# [Exercise description]
A stretch of the entries below is to be set down exactly, running from the line with "-2356,14 +2373,17 @@" through the line with "Grt met3 use", both included, and no other line.

:: Supplied entries

This is an optimization exercise on Yosys and OpenROAD, whose aim is small area and few clock cycles, not a production implementation. Only simulation tests tie the RTL to the original design; equivalence was not proved.

==> violet <==
// phase_to_complex_transmission
module phase_to_complex_transmission #(
   parameter int unsigned CORDIC_STAGES = 18
) (
   input  logic                                 clock,
   input  logic                                 reset,
   input  logic                                 req_valid,
   output logic                                 req_ready,
   input  logic signed [ptc_pkg::SAMPLE_W-1:0]  req_sample,
   input  logic                                 req_last,
   output logic                                 rsp_valid,
   input  logic                                 rsp_ready,
   output logic signed [ptc_pkg::OUT_W-1:0]     rsp_real,
   output logic signed [ptc_pkg::OUT_W-1:0]     rsp_imag,
   output logic                                 rsp_last,
   input  logic                                 csr_valid,
   output logic                                 csr_ready,
   input  logic [ptc_pkg::CSR_INDEX_W-1:0]      csr_index,
   input  logic [ptc_pkg::CSR_DATA_W-1:0]       csr_wdata
);
  ...
export LEC_CHECK = 0
export ABC_AREA = 1
export CAP_MARGIN = 20
export CORE_MARGIN = 2
export CORE_UTILIZATION = 50
export PLACE_DENSITY = 0.7
export SLEW_MARGIN = 20
create_clock -name core_clock -period 12.0 [get_ports {clock}]
run.sh (not shown) runs the stock make flow with config.mk's settings and CLKGATE_MAP_FILE= SYNTH_SCRIPT=/design/flow/synth_recipe.tcl, a recipe that flattens the netlist after the stock synthesis.
==> willow (differences from violet) <==
--- a/flow/design.v
+++ b/flow/design.v
@@ -35,24 +35,12 @@
    logic signed [31:0] dx, dy;
    always_comb begin
       dx = y_i >>> STAGE;
       dy = x_i >>> STAGE;
    end
-   localparam int unsigned W = (STAGE >= 6 && STAGE <= 13) ? 31 : 32;
-   logic [31:0] bx, by;
-   logic [W-1:0] sx, sy;
-   assign bx = dx ^ {32{dir}};
-   assign by = (dy ^ {32{!dir}}) & {32{!hold}};
-   ptc_adds #(.W(W)) ax (.a(x_i[W-1:0]), .b(bx[W-1:0]), .ci(dir), .s(sx));
-   ptc_adds #(.W(W)) ay (.a(y_i[W-1:0]), .b(by[W-1:0]), .ci(!dir && !hold), .s(sy));
-   if (W < 32) begin : g_ext
-      assign x_o = {sx[W-1], sx};
-      assign y_o = {sy[W-1], sy};
-   end else begin : g_full
-      assign x_o = sx;
-      assign y_o = sy;
-   end
+   ptc_adds #(.W(32)) ax (.a(x_i), .b(dx ^ {32{dir}}), .ci(dir), .s(x_o));
+   ptc_adds #(.W(32)) ay (.a(y_i), .b((dy ^ {32{!dir}}) & {32{!hold}}), .ci(!dir && !hold), .s(y_o));
 endmodule
 module ptc_xy_seg #(
    parameter int unsigned FIRST = 0,
    parameter int unsigned LAST  = 0
 ) (
@@ -120,27 +108,10 @@
       assign s = p ^ {G[L][W-2:0], ci};
    end else begin : g_s1
       assign s = p ^ ci;
    end
 endmodule
-module ptc_out_round (
-   input  logic signed [31:0] u,
-   input  logic signed [31:0] e,
-   input  logic               sub,
-   input  logic               neg,
-   output logic [32:0]        t
-);
-   logic [32:0] a, b, k, s, cy;
-   logic [1:0]  k0;
-   assign k0 = neg ? (sub ? 2'd1 : 2'd2) : {1'b0, sub};
-   assign a  = {u[31], u} ^ {33{neg}};
-   assign b  = {e[31], e} ^ {33{sub ^ neg}};
-   assign k  = {19'd0, 1'b1, 11'd0, k0};
-   assign s  = a ^ b ^ k;
-   assign cy = (a & b) | (a & k) | (b & k);
-   ptc_adds #(.W(33)) u_add (.a(s), .b({cy[31:0], 1'b0}), .ci(1'b0), .s(t));
-endmodule
 module ptc_qest (
    input  logic [17:0] ph,
    output logic [17:0] q
 );
    logic [17:0] ph_u;
@@ -2435,34 +2406,22 @@
    logic                     s7_v, s7_l, s7_w, s8_v, s8_l, s8_w;
    ptc_xy_seg #(.FIRST(9), .LAST(11)) u_seg2 (
       .dir (s6_dir), .hold (s6_w), .x_i (s6_x), .y_i (s6_y), .x_o (x12), .y_o (y12));
    ptc_xy_seg #(.FIRST(12), .LAST(14)) u_seg3 (
       .dir (s7_dir), .hold (s7_w), .x_i (s7_x), .y_i (s7_y), .x_o (x15), .y_o (y15));
-   logic signed [31:0]       xs17, ys17;
+   logic signed [31:0]       xs18, ys18;
    logic [ANGLE_W:0]         c_t, s_t;
    logic signed [OUT_W-1:0]  fmt_re, fmt_im;
-   logic [18+OUT_W+1:0]      out_ff;
-   ptc_xy_seg #(.FIRST(15), .LAST(16)) u_seg4 (
-      .dir (s8_dir), .hold (s8_w), .x_i (s8_x), .y_i (s8_y), .x_o (xs17), .y_o (ys17));
-   ptc_out_round u_rnd_c (
-      .u   (xs17),
-      .e   (ys17 >>> 17),
-      .sub (s8_dir[17]),
-      .neg (s8_neg),
-      .t   (c_t)
-   );
-   ptc_out_round u_rnd_s (
-      .u   (ys17),
-      .e   (s8_w ? 32'sd0 : xs17 >>> 17),
-      .sub (!s8_dir[17] && !s8_w),
-      .neg (s8_neg),
-      .t   (s_t)
-   );
+   logic [2*OUT_W:0]         out_ff;
+   ptc_xy_seg #(.FIRST(15), .LAST(17)) u_seg4 (
+      .dir (s8_dir), .hold (s8_w), .x_i (s8_x), .y_i (s8_y), .x_o (xs18), .y_o (ys18));
    always_comb begin
+      c_t = ({xs18[31], xs18} ^ {33{s8_neg}}) + {19'd0, 1'b1, 12'd0, s8_neg};
+      s_t = ({ys18[31], ys18} ^ {33{s8_neg}}) + {19'd0, 1'b1, 12'd0, s8_neg};
       if (s8_w) begin
          fmt_re = ONE_Q16;
-         fmt_im = xs17[23:0];
+         fmt_im = xs18[23:0];
       end else begin
          fmt_re = {{5{c_t[32]}}, c_t[32:14]};
          fmt_im = {{5{s_t[32]}}, s_t[32:14]};
       end
    end
@@ -2528,13 +2487,13 @@
          s8_y    <= y15;
          s8_dir  <= s7_dir;
          s8_neg  <= s7_neg;
          s8_l    <= s7_l;
          s8_w    <= s7_w;
-         out_ff  <= {fmt_re[18:0], fmt_im, s8_l};
+         out_ff  <= {fmt_re, fmt_im, s8_l};
       end
    end
    assign rsp_valid = out_valid;
-   assign rsp_real  = {{5{out_ff[18+OUT_W+1]}}, out_ff[18+OUT_W+1:OUT_W+1]};
+   assign rsp_real  = out_ff[2*OUT_W:OUT_W+1];
    assign rsp_imag  = out_ff[OUT_W:1];
    assign rsp_last  = out_ff[0];
 endmodule
Settings changed: CORE_UTILIZATION 50 to 40, PLACE_DENSITY 0.7 to 0.6.
==> ember (differences from violet) <==
--- a/flow/design.v
+++ b/flow/design.v
@@ -2193,18 +2193,44 @@
    logic [LAST+1:FIRST][31:0] z;
    assign z[FIRST] = z_i;
    for (genvar i = FIRST; i <= LAST; i++) begin : g_step
       localparam int unsigned W = 32 - i;
       localparam logic [W-1:0] AT = W'(atan_q30(i));
-      logic [W-1:0] zc;
-      logic         d;
-      logic [W-1:0] zn;
-      assign zc = z[i][W-1:0];
-      assign d  = !zc[W-1];
-      ptc_adds #(.W(W)) u_add (.a(zc), .b(AT ^ {W{d}}), .ci(d), .s(zn));
-      assign dir_o[i] = d;
-      assign z[i+1] = {{(32-W){1'b0}}, zn};
+      if ((i - FIRST) % 2 == 1) begin : g_skip
+      end else if (i + 1 <= LAST) begin : g_pair
+         localparam logic [W-1:0] BT = W'(atan_q30(i + 1));
+         logic [W-1:0] zc, thr, k, zn;
+         logic [W:0]   cmp;
+         logic         d0, d1;
+         assign zc = z[i][W-1:0];
+         assign d0 = !zc[W-1];
+         assign thr = d0 ? AT : -AT;
+         ptc_adds #(.W(W+1)) u_cmp (.a({zc[W-1], zc}), .b(~{thr[W-1], thr}), .ci(1'b1), .s(cmp));
+         assign d1 = !cmp[W];
+         always_comb begin
+            case ({d0, d1})
+               2'b11:   k = -AT - BT;
+               2'b10:   k = -AT + BT;
+               2'b01:   k = AT - BT;
+               default: k = AT + BT;
+            endcase
+         end
+         ptc_adds #(.W(W)) u_add (.a(zc), .b(k), .ci(1'b0), .s(zn));
+         assign dir_o[i]   = d0;
+         assign dir_o[i+1] = d1;
+         assign z[i+1] = '0;
+         assign z[i+2] = {{(32-W){1'b0}}, zn};
+      end else begin : g_single
+         logic [W-1:0] zc;
+         logic         d;
+         logic [W-1:0] zn;
+         assign zc = z[i][W-1:0];
+         assign d  = !zc[W-1];
+         ptc_adds #(.W(W)) u_add (.a(zc), .b(AT ^ {W{d}}), .ci(d), .s(zn));
+         assign dir_o[i] = d;
+         assign z[i+1] = {{(32-W){1'b0}}, zn};
+      end
    end
    for (genvar j = 0; j < 18; j++) begin : g_zero
       if (j < FIRST || j > LAST) begin : g_z
          assign dir_o[j] = 1'b0;
       end
@@ -2303,19 +2329,10 @@
    input  logic                                 csr_valid,
    output logic                                 csr_ready,
    input  logic [ptc_pkg::CSR_INDEX_W-1:0]      csr_index,
    input  logic [ptc_pkg::CSR_DATA_W-1:0]       csr_wdata
 );
-   function automatic logic signed [23:0] sat_out(input logic signed [55:0] v);
-      if (v > 56'sd8388607) begin
-         sat_out = 24'sh7FFFFF;
-      end else if (v < -56'sd8388608) begin
-         sat_out = 24'sh800000;
-      end else begin
-         sat_out = v[23:0];
-      end
-   endfunction
    logic [SCALE_W-1:0] phase_scale_ff;
    logic               weak_mode_ff;
    logic               advance;
    logic               accept;
    logic               out_valid;
@@ -2343,11 +2360,11 @@
       .c (phase_scale_ff),
       .p (prod)
    );
    logic [17:0]              q2;
    logic [40:0]              r2;
-   logic signed [PROD_W-1:0] w_sum, w_shift;
+   logic [36:0]              w_t;
    logic signed [23:0]       weak2;
    logic [40:0]              s2_r;
    logic                     s2_v, s2_l, s2_w;
    ptc_qest u_qest (
       .ph (s1_p[PROD_W-1:38]),
@@ -2356,14 +2373,17 @@
    ptc_rem u_rem (
       .p  (s1_p[40:0]),
       .q  (q2),
       .r  (r2)
    );
+   ptc_adds #(.W(37)) u_wrnd (.a(s1_p[55:19]), .b(37'd0), .ci(1'b1), .s(w_t));
    always_comb begin
-      w_sum   = s1_p + 56'sd524288;
-      w_shift = w_sum >>> 20;
-      weak2   = sat_out(w_shift);
+      if (w_t[36:24] == {13{w_t[36]}}) begin
+         weak2 = w_t[24:1];
+      end else begin
+         weak2 = w_t[36] ? 24'sh800000 : 24'sh7FFFFF;
+      end
    end
    logic [31:0]              z0, z2;
    logic                     neg3;
    logic [17:0]              dir_a;
    logic [31:0]              s3_z;
Settings changed: CORE_UTILIZATION 50 to 40, PLACE_DENSITY 0.7 to 0.6.
==> qor summary <==
quantity                                                            ember                willow                  violet
Grt met3 use                                                       0.0351                0.0323                  0.0443
Worst hold start                                           s7_l$_DFFE_PN_  s7_dir[15]$_DFFE_PN_          s5_l$_DFFE_PN_
Final period demand of the worst path                            10570 ps              10630 ps                10580 ps
Number of DRC markers in iteration 0                                 7023                  6644                    7996
Register Area                                                 16000 sq um           16200 sq um             16000 sq um
First-pass iteration count of the detailed router                       8                    10                       8
Synthesis-to-finish area growth                                     7.50%                 7.52%                   6.78%
Logic inverters                                                      2339                  2457                    2445
Area of combinational cells with multiple inputs              71600 sq um           73600 sq um             72300 sq um
Least setup slack across all paths after layout                   1430 ps               1370 ps                 1420 ps
Status                                           timing/DRC/antenna clean  timing/DRC/antenna clean  timing/DRC/antenna clean
Die height                                                    499 microns           505 microns             449 microns
Number of sequential storage elements                                 569                   573                     569
Per-cell routed wire length                                  18.8 microns          18.7 microns            19.1 microns
Relative slew margins                                               0.173                 0.238                   0.166
Met1 layer wirelength in the final routing                         138 mm                138 mm                  129 mm
Dpl ws                                                            1600 ps               1390 ps                 1590 ps
Area share of fa/ha/maj cells after synthesis                       0.299                 0.292                   0.302
Crit path to                                       s3_z[25]$_SDFFCE_PP0N_    s3_z[19]$_DFFE_PN_  s3_z[29]$_SDFFCE_PP0N_
Skew final                                                        30.3 ps               53.6 ps                 54.5 ps
Total placed instance area                                   103000 sq um          105000 sq um            103000 sq um
R2R Path End                                       s3_z[25]$_SDFFCE_PP0N_    s3_z[19]$_DFFE_PN_  s3_z[29]$_SDFFCE_PP0N_
Testbench counts of violet, summed over its fixed seeds: cycles 8,072.
Testbench counts of willow, summed over its fixed seeds: cycles 8,072.
Testbench counts of ember, summed over its fixed seeds: cycles 8,072.

-- port drivers added, routing unchanged --
How much do the figures lean on ideal ports? The routed layouts below were timed once more, with nothing changed but the port constraints. Step 1 sets driving cells, clkbuf_16 on the clock port and buf_2 on the other inputs (assumed; they add their load-dependent delay and slew). Step 2 times the ports against the registers' clock, not the clock port: input delays grow and output delays shrink by t, the midpoint of the rising clock arrivals with the driver on. Three values: ideal ports, drivers, drivers and shift; two values: the first two.
run	t, ns	setup WS [ns]	cell pins on the clock port's net
violet	0.784	1.420 / 1.420 / 1.420	1
willow	0.791	1.369 / 1.369 / 1.369	1
ember	0.776	1.429 / 1.429 / 1.420	1
After both steps setup and hold are still met in every run listed. For ember, which loses most, drivers alone change the setup slack by 0.000 ns; drivers and shift together by -0.009 ns.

::::

# [Answer to the exercise]
@@ -2356,14 +2373,17 @@
    ptc_rem u_rem (
       .p  (s1_p[40:0]),
       .q  (q2),
       .r  (r2)
    );
+   ptc_adds #(.W(37)) u_wrnd (.a(s1_p[55:19]), .b(37'd0), .ci(1'b1), .s(w_t));
    always_comb begin
-      w_sum   = s1_p + 56'sd524288;
-      w_shift = w_sum >>> 20;
-      weak2   = sat_out(w_shift);
+      if (w_t[36:24] == {13{w_t[36]}}) begin
+         weak2 = w_t[24:1];
+      end else begin
+         weak2 = w_t[36] ? 24'sh800000 : 24'sh7FFFFF;
+      end
    end
    logic [31:0]              z0, z2;
    logic                     neg3;
    logic [17:0]              dir_a;
    logic [31:0]              s3_z;
Settings changed: CORE_UTILIZATION 50 to 40, PLACE_DENSITY 0.7 to 0.6.
==> qor summary <==
quantity                                                            ember                willow                  violet
Grt met3 use                                                       0.0351                0.0323                  0.0443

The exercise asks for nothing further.